Stored items from a collection:
◇ ◇ ◇ ◇ ◇ ◇ ◇

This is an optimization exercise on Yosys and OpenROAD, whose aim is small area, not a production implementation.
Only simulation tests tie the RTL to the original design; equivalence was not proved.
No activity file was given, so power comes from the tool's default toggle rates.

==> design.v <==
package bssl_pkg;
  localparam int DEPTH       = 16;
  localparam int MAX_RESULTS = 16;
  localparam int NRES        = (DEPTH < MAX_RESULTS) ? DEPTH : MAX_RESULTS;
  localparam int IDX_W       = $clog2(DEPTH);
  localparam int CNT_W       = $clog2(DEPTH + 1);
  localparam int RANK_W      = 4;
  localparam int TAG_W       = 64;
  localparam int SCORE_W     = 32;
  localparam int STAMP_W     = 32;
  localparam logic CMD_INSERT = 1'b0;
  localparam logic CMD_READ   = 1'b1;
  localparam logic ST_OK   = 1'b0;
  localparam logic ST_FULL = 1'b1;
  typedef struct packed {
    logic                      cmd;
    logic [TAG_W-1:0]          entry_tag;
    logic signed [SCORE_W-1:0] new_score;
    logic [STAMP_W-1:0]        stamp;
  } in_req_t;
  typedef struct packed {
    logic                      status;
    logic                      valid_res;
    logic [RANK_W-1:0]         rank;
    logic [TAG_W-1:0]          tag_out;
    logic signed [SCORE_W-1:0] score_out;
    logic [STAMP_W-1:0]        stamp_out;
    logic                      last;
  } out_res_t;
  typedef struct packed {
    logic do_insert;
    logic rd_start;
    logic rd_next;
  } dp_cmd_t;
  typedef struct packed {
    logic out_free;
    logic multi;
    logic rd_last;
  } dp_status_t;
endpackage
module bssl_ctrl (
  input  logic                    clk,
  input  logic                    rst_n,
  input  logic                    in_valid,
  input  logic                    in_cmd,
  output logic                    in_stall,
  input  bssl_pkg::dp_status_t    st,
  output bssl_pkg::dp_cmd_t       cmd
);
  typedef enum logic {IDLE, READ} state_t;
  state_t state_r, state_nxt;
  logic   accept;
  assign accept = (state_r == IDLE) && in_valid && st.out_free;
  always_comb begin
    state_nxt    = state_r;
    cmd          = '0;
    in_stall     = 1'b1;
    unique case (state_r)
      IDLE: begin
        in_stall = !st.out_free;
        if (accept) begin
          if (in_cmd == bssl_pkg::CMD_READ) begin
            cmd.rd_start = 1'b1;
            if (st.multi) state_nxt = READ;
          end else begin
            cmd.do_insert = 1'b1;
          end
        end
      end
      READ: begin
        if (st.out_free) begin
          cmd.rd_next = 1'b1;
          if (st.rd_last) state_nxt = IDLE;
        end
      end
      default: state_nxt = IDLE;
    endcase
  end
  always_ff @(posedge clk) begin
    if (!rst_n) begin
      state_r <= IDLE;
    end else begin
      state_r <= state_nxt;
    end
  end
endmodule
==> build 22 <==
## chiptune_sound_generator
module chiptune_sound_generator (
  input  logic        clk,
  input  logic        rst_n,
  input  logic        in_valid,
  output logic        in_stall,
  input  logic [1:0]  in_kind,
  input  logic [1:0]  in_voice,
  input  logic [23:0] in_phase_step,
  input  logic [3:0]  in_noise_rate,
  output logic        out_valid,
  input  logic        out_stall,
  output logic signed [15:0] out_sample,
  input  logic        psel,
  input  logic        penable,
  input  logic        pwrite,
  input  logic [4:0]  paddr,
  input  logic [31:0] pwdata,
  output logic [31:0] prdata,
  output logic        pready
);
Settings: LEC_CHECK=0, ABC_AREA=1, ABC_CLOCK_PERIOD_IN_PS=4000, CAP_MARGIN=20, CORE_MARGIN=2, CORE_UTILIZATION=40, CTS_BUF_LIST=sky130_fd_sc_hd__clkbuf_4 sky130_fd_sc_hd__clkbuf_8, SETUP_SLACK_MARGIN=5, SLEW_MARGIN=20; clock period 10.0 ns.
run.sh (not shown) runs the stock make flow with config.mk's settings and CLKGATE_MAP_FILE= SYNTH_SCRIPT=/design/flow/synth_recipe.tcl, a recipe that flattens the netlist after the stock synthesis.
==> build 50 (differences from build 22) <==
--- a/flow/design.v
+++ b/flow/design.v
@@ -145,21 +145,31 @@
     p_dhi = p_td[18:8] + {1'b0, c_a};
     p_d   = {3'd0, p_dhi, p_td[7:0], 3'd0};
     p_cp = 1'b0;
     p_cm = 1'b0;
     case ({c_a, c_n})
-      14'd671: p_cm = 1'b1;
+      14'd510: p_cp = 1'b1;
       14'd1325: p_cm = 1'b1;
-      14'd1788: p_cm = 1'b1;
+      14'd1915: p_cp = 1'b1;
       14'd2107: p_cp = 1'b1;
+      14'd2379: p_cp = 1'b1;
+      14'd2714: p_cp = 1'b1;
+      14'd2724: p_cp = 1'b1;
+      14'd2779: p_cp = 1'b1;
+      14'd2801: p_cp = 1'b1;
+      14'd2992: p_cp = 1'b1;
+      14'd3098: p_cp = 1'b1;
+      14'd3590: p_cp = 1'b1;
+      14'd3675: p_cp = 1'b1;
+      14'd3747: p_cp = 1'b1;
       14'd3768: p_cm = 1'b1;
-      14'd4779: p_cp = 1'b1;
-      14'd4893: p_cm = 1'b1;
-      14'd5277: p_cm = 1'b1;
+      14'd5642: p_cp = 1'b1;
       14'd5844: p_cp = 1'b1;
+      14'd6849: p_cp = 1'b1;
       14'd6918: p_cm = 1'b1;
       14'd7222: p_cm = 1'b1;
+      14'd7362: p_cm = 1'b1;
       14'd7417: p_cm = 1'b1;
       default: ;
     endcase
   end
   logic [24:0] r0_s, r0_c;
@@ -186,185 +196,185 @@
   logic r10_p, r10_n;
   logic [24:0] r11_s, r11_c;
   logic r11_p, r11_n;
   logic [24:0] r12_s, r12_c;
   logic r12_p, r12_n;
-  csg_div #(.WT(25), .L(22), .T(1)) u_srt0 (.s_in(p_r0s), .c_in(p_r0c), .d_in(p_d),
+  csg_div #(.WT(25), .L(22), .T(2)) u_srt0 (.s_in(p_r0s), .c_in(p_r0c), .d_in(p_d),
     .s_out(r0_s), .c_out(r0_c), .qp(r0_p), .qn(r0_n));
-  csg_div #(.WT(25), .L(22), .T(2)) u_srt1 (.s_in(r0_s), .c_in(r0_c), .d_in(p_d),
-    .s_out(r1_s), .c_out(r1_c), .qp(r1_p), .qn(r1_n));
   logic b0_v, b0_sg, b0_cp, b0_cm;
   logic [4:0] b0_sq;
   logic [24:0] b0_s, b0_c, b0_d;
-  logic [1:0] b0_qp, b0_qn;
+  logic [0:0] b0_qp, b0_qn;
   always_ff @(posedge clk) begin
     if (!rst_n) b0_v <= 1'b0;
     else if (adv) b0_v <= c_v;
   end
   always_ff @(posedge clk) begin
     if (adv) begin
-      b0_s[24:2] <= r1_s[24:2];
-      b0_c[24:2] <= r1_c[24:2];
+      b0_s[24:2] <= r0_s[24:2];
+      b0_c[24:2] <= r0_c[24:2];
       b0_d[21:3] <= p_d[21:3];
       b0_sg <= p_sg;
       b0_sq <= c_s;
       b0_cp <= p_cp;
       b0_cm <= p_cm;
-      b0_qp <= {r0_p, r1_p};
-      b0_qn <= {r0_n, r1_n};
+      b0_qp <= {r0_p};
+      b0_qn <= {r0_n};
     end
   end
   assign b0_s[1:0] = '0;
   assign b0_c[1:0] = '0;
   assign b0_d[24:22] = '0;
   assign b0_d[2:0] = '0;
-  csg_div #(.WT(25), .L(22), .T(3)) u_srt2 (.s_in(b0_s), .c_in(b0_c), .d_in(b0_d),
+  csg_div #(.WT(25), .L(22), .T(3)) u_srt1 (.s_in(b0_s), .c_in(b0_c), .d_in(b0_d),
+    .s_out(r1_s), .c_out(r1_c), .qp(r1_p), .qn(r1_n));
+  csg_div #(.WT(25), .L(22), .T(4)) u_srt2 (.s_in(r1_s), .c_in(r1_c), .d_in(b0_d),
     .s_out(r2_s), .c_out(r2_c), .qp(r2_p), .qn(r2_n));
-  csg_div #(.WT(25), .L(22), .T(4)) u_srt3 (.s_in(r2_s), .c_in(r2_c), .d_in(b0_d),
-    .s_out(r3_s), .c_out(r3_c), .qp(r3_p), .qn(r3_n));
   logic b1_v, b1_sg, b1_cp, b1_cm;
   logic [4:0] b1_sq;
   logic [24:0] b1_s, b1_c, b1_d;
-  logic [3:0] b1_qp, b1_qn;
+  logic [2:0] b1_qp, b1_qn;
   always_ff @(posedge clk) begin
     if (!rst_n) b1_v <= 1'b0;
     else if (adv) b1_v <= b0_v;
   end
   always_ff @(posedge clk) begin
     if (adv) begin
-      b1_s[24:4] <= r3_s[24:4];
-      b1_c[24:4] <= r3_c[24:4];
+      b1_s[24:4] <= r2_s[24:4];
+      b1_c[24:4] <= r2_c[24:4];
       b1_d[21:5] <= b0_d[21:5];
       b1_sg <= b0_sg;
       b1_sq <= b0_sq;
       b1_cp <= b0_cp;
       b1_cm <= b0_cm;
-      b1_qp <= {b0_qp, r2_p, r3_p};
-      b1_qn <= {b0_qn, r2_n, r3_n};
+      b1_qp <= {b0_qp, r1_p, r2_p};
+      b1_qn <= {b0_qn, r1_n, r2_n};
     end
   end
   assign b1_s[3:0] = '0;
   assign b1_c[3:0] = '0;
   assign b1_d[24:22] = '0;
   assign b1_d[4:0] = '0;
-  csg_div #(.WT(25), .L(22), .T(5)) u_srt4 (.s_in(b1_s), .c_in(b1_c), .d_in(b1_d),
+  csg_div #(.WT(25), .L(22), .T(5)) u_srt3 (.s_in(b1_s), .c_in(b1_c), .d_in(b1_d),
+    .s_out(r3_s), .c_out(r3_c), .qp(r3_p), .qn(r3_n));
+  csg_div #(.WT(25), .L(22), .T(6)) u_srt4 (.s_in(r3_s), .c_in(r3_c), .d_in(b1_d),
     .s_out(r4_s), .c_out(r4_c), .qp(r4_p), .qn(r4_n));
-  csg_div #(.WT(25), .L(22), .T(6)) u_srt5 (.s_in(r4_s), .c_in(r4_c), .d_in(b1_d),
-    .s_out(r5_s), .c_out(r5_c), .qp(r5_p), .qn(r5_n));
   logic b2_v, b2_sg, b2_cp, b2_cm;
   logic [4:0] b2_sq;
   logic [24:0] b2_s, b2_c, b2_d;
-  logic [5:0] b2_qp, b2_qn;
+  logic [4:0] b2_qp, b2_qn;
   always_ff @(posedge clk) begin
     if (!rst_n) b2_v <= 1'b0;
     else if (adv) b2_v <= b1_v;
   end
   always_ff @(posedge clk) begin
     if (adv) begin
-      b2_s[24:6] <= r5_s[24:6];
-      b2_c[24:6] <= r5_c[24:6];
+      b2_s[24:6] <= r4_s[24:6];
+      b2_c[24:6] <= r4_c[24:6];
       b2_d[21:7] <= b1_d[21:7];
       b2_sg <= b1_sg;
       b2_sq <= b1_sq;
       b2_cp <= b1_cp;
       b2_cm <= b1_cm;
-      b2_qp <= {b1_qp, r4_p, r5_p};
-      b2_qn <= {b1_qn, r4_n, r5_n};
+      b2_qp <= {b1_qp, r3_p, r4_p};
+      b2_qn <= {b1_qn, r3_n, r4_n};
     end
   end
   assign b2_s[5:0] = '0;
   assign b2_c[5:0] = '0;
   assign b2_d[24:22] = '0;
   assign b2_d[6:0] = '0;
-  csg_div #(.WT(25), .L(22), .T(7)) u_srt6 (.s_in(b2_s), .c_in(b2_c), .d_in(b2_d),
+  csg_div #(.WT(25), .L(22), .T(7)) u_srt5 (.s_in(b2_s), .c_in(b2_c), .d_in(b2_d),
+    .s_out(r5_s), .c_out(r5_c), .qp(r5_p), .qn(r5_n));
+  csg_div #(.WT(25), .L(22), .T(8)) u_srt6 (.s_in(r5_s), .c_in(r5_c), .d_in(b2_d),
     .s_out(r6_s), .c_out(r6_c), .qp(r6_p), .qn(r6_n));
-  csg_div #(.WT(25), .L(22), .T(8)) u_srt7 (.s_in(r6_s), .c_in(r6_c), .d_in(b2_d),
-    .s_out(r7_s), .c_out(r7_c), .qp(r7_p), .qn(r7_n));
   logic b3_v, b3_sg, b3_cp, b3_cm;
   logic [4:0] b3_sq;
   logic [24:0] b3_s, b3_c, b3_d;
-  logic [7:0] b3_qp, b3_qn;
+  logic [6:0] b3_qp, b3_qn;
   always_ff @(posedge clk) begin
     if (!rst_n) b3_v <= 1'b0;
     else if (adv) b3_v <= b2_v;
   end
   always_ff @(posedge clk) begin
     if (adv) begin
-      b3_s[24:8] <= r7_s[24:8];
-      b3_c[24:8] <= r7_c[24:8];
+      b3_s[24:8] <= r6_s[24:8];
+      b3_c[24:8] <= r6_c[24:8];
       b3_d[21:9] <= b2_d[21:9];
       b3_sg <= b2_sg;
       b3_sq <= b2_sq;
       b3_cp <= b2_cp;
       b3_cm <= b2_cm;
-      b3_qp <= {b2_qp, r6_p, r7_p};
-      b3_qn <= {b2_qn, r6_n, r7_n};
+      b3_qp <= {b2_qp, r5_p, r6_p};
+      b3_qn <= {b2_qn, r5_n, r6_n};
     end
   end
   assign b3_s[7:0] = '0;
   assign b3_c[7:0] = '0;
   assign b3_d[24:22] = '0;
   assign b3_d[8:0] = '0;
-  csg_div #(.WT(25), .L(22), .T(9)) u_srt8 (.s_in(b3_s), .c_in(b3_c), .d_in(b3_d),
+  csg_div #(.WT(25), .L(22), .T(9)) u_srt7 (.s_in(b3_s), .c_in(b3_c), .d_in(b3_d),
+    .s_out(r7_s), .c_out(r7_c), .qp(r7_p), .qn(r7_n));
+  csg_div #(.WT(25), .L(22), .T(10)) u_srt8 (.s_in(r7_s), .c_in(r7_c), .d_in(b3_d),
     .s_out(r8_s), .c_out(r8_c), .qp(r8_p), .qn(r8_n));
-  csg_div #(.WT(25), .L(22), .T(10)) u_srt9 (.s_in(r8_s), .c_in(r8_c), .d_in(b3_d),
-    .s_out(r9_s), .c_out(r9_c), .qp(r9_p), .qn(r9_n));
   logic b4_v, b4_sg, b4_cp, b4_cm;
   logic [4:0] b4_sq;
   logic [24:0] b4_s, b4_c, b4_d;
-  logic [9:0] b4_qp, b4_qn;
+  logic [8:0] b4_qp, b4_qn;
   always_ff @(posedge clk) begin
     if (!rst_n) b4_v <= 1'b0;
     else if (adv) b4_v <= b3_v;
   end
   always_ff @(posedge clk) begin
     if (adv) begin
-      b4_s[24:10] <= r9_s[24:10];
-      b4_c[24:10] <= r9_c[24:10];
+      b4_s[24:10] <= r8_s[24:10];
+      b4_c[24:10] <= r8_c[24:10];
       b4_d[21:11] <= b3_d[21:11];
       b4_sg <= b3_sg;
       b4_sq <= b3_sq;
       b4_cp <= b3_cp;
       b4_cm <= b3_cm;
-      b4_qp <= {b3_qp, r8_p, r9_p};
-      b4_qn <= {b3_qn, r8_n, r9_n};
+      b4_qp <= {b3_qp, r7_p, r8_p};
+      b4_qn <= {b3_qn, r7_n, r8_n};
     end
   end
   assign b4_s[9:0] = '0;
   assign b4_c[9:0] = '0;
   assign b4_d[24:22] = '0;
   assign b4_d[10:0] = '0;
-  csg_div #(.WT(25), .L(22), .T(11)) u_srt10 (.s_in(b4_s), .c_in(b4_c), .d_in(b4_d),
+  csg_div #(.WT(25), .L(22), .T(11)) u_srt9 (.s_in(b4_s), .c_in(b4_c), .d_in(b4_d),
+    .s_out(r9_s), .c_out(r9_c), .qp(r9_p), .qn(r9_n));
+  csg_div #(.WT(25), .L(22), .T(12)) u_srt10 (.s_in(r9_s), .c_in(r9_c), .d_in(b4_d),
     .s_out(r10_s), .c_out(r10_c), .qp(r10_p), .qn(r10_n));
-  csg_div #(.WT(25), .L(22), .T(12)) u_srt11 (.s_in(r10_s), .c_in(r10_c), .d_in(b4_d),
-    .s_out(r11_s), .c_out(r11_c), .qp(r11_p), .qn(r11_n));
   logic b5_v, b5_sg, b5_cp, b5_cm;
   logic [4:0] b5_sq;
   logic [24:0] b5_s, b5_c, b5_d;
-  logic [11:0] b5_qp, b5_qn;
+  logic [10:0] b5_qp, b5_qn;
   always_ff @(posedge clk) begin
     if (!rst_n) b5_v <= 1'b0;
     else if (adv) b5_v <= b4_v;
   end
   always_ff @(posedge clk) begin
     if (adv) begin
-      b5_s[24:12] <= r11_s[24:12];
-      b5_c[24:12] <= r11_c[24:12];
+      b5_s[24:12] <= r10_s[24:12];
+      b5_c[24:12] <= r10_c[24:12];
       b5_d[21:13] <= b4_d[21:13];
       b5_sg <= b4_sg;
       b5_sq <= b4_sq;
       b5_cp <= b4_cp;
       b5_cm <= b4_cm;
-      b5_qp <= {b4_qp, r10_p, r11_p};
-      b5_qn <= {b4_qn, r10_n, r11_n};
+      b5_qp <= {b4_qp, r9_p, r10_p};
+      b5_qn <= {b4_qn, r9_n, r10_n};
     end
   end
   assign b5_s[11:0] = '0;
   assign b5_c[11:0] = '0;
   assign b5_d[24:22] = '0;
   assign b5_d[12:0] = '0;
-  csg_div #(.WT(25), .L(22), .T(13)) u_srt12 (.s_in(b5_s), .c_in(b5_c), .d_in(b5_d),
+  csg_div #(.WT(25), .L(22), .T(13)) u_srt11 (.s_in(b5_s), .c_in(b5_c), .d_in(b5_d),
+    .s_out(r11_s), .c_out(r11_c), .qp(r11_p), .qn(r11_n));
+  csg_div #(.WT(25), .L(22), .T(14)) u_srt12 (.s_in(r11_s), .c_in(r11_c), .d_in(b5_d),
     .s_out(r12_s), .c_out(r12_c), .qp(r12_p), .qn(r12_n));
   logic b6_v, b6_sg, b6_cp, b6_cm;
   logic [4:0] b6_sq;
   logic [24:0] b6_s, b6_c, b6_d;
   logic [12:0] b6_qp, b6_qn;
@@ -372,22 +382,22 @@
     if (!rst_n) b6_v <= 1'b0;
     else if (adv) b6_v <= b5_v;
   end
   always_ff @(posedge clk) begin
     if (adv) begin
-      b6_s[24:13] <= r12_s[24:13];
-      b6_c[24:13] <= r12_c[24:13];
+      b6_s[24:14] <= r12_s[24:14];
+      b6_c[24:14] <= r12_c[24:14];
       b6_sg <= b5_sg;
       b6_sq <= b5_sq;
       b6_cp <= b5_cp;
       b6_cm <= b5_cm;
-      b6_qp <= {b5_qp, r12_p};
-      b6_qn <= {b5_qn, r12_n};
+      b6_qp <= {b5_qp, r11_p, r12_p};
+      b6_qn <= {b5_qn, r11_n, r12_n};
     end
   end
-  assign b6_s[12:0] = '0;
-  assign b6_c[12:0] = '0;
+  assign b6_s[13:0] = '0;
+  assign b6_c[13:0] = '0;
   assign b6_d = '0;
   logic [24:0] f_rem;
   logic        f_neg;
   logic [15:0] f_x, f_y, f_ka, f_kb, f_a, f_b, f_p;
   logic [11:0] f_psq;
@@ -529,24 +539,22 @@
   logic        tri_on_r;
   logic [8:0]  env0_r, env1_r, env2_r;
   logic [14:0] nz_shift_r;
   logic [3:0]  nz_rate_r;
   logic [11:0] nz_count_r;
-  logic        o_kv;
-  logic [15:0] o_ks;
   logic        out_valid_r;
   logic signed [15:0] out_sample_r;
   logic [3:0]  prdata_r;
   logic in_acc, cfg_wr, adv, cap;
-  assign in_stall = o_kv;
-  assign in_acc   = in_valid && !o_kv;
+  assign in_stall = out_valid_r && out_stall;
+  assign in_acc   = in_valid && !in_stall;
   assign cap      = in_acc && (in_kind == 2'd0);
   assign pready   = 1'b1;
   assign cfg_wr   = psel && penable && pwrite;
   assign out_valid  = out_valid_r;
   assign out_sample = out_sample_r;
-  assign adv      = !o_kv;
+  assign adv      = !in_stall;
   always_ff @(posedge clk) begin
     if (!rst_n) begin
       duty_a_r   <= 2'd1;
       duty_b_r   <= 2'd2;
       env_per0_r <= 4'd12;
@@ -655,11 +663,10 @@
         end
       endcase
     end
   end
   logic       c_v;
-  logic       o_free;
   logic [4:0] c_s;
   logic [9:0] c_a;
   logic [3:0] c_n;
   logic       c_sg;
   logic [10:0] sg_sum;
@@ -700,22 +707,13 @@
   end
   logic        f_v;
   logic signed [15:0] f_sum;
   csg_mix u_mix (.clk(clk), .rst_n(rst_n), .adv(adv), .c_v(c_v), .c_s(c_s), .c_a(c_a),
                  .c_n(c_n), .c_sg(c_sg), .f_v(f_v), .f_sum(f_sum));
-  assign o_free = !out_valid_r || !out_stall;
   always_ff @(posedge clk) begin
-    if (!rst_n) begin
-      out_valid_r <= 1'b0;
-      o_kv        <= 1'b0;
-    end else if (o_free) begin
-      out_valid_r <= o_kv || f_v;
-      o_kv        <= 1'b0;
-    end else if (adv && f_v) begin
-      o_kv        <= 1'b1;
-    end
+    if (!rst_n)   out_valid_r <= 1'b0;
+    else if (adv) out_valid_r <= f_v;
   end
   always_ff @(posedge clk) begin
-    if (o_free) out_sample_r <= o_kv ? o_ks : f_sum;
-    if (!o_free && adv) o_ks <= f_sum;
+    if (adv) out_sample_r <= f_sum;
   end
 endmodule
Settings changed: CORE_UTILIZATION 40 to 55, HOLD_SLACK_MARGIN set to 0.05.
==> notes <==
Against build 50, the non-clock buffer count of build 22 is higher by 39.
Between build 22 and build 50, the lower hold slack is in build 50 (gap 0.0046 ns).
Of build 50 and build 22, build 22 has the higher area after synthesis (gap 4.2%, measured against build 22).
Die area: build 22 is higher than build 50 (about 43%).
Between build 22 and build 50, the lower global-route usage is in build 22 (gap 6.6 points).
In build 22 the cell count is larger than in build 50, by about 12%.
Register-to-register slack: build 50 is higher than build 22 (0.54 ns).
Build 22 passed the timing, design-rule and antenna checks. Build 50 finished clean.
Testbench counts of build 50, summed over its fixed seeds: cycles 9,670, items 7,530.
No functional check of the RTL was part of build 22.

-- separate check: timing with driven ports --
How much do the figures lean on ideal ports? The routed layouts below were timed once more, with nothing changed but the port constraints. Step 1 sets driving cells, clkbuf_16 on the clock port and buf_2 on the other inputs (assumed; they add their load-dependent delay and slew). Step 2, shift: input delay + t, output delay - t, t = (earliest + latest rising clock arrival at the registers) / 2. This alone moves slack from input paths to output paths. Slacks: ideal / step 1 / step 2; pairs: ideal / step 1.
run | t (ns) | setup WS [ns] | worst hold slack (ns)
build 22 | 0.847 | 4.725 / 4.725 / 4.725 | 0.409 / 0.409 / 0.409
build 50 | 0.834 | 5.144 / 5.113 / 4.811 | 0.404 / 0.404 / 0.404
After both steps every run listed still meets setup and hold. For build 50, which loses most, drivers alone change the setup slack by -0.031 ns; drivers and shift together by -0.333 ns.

◇ ◇ ◇ ◇ ◇ ◇ ◇

Problem description: Would you please repeat exactly the lines above, starting at the line with "logic [4:0] b3_sq;" and stopping at the line with "b3_s[24:8] <= r6_s[24:8];", both included?

Answer to the exercise:
   logic [4:0] b3_sq;
   logic [24:0] b3_s, b3_c, b3_d;
-  logic [7:0] b3_qp, b3_qn;
+  logic [6:0] b3_qp, b3_qn;
   always_ff @(posedge clk) begin
     if (!rst_n) b3_v <= 1'b0;
     else if (adv) b3_v <= b2_v;
   end
   always_ff @(posedge clk) begin
     if (adv) begin
-      b3_s[24:8] <= r7_s[24:8];
-      b3_c[24:8] <= r7_c[24:8];
+      b3_s[24:8] <= r6_s[24:8];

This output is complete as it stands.